**Work task:**
Extract every line below that contains the word "parameter".

Stored data

---

## src/rtl/gyro_health_pkg.sv

```systemverilog
package gyro_health_pkg;
  localparam int N_MON = 3;

  typedef enum logic [1:0] {
    MON_SENSE = 2'd0,
    MON_DRIVE = 2'd1,
    MON_LOCK  = 2'd2
  } mon_idx_e;

  typedef struct packed {
    logic lock;
    logic drive;
    logic sense;
  } health_t;
endpackage

```

## src/rtl/streak_qual.sv

```systemverilog
// Sets ok after target consecutive hits; any miss clears it at once.
module streak_qual #(
  parameter int CNT_W = 8
) (
  input  logic             clk_i,
  input  logic             rst_ni,
  input  logic             hit_i,
  input  logic             miss_i,
  input  logic [CNT_W-1:0] target_i,
  output logic             ok_o
);
  localparam logic [CNT_W-1:0] CNT_MAX = {CNT_W{1'b1}};

  logic [CNT_W-1:0] cnt_q;
  logic [CNT_W-1:0] cnt_inc;
  logic             ok_q;

  assign cnt_inc = (cnt_q == CNT_MAX) ? cnt_q : cnt_q + 1'b1;

  always_ff @(posedge clk_i or negedge rst_ni) begin
    if (!rst_ni) begin
      cnt_q <= '0;
      ok_q  <= 1'b0;
    end else if (miss_i) begin
      cnt_q <= '0;
      ok_q  <= 1'b0;
    end else if (hit_i) begin
      cnt_q <= cnt_inc;
      if (cnt_inc >= target_i) ok_q <= 1'b1;
    end
  end

  assign ok_o = ok_q;
endmodule

```

## src/rtl/sense_run_mon.sv

```systemverilog
// Tracks runs of equal sense bits; flags good run ends and over-long runs.
module sense_run_mon #(
  parameter int RUN_W = 8
) (
  input  logic             clk_i,
  input  logic             rst_ni,
  input  logic             bit_i,
  input  logic             vld_i,
  input  logic [RUN_W-1:0] run_max_i,
  output logic             good_end_o,
  output logic             over_o
);
  localparam logic [RUN_W-1:0] RUN_SAT = {RUN_W{1'b1}};

  logic             started_q;
  logic             prev_q;
  logic [RUN_W-1:0] run_q;
  logic             run_bad_q;
  logic             same;
  logic [RUN_W-1:0] run_nx;
  logic             too_long;

  assign same     = started_q && (bit_i == prev_q);
  assign run_nx   = same ? ((run_q == RUN_SAT) ? run_q : run_q + 1'b1)
                         : {{(RUN_W-1){1'b0}}, 1'b1};
  assign too_long = run_nx > run_max_i;

  assign over_o     = vld_i && too_long;
  assign good_end_o = vld_i && started_q && !same && !run_bad_q;

  always_ff @(posedge clk_i or negedge rst_ni) begin
    if (!rst_ni) begin
      started_q <= 1'b0;
      prev_q    <= 1'b0;
      run_q     <= '0;
      run_bad_q <= 1'b0;
    end else if (vld_i) begin
      started_q <= 1'b1;
      prev_q    <= bit_i;
      run_q     <= run_nx;
      run_bad_q <= (same && run_bad_q) || too_long;
    end
  end
endmodule

```

## src/rtl/amp_window.sv

```systemverilog
// Two-sided inclusive window test on valid amplitude words.
module amp_window #(
  parameter int AMP_W = 16
) (
  input  logic [AMP_W-1:0] amp_i,
  input  logic             vld_i,
  input  logic [AMP_W-1:0] lo_i,
  input  logic [AMP_W-1:0] hi_i,
  output logic             in_o,
  output logic             out_o
);
  logic in_win;

  assign in_win = (amp_i >= lo_i) && (amp_i <= hi_i);
  assign in_o   = vld_i && in_win;
  assign out_o  = vld_i && !in_win;
endmodule

```

## src/rtl/lock_sync.sv

```systemverilog
// Two-flop synchronizer for the asynchronous lock indication.
module lock_sync (
  input  logic clk_i,
  input  logic rst_ni,
  input  logic raw_i,
  output logic sync_o
);
  logic s1_q, s2_q;

  always_ff @(posedge clk_i or negedge rst_ni) begin
    if (!rst_ni) begin
      s1_q <= 1'b0;
      s2_q <= 1'b0;
    end else begin
      s1_q <= raw_i;
      s2_q <= s1_q;
    end
  end

  assign sync_o = s2_q;
endmodule

```

## src/rtl/gyro_health_mon.sv

```systemverilog
module gyro_health_mon
  import gyro_health_pkg::*;
#(
  parameter int RUN_W = 8,
  parameter int CNT_W = 8,
  parameter int AMP_W = 16
) (
  input  logic             clk_i,
  input  logic             rst_ni,
  input  logic             sense_bit_i,
  input  logic             sense_vld_i,
  input  logic [RUN_W-1:0] run_max_i,
  input  logic [CNT_W-1:0] sense_need_i,
  input  logic [AMP_W-1:0] amp_i,
  input  logic             amp_vld_i,
  input  logic [AMP_W-1:0] amp_lo_i,
  input  logic [AMP_W-1:0] amp_hi_i,
  input  logic [CNT_W-1:0] drive_need_i,
  input  logic             lock_raw_i,
  input  logic [CNT_W-1:0] lock_need_i,
  output logic             sense_ok_o,
  output logic             drive_ok_o,
  output logic             lock_ok_o,
  output logic             all_ok_o
);
  logic             sense_hit, sense_miss;
  logic             amp_in, amp_out;
  logic             lock_s;
  logic [N_MON-1:0] hit, miss, qual;
  logic [CNT_W-1:0] target [N_MON];
  health_t          health;

  sense_run_mon #(.RUN_W(RUN_W)) u_sense (
    .clk_i      (clk_i),
    .rst_ni     (rst_ni),
    .bit_i      (sense_bit_i),
    .vld_i      (sense_vld_i),
    .run_max_i  (run_max_i),
    .good_end_o (sense_hit),
    .over_o     (sense_miss)
  );

  amp_window #(.AMP_W(AMP_W)) u_amp (
    .amp_i (amp_i),
    .vld_i (amp_vld_i),
    .lo_i  (amp_lo_i),
    .hi_i  (amp_hi_i),
    .in_o  (amp_in),
    .out_o (amp_out)
  );

  lock_sync u_lock (
    .clk_i  (clk_i),
    .rst_ni (rst_ni),
    .raw_i  (lock_raw_i),
    .sync_o (lock_s)
  );

  always_comb begin
    hit[MON_SENSE]     = sense_hit;
    miss[MON_SENSE]    = sense_miss;
    target[MON_SENSE]  = sense_need_i;
    hit[MON_DRIVE]     = amp_in;
    miss[MON_DRIVE]    = amp_out;
    target[MON_DRIVE]  = drive_need_i;
    hit[MON_LOCK]      = lock_s;
    miss[MON_LOCK]     = !lock_s;
    target[MON_LOCK]   = lock_need_i;
  end

  for (genvar g = 0; g < N_MON; g++) begin : g_qual
    streak_qual #(.CNT_W(CNT_W)) u_q (
      .clk_i    (clk_i),
      .rst_ni   (rst_ni),
      .hit_i    (hit[g]),
      .miss_i   (miss[g]),
      .target_i (target[g]),
      .ok_o     (qual[g])
    );
  end

  // lock flag drops with the synchronized input, not one cycle later
  assign health.sense = qual[MON_SENSE];
  assign health.drive = qual[MON_DRIVE];
  assign health.lock  = qual[MON_LOCK] && lock_s;

  assign sense_ok_o = health.sense;
  assign drive_ok_o = health.drive;
  assign lock_ok_o  = health.lock;
  assign all_ok_o   = &health;
endmodule

```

---

**Result of this task:**
  parameter int CNT_W = 8
  parameter int RUN_W = 8
  parameter int AMP_W = 16
  parameter int RUN_W = 8,
  parameter int CNT_W = 8,
  parameter int AMP_W = 16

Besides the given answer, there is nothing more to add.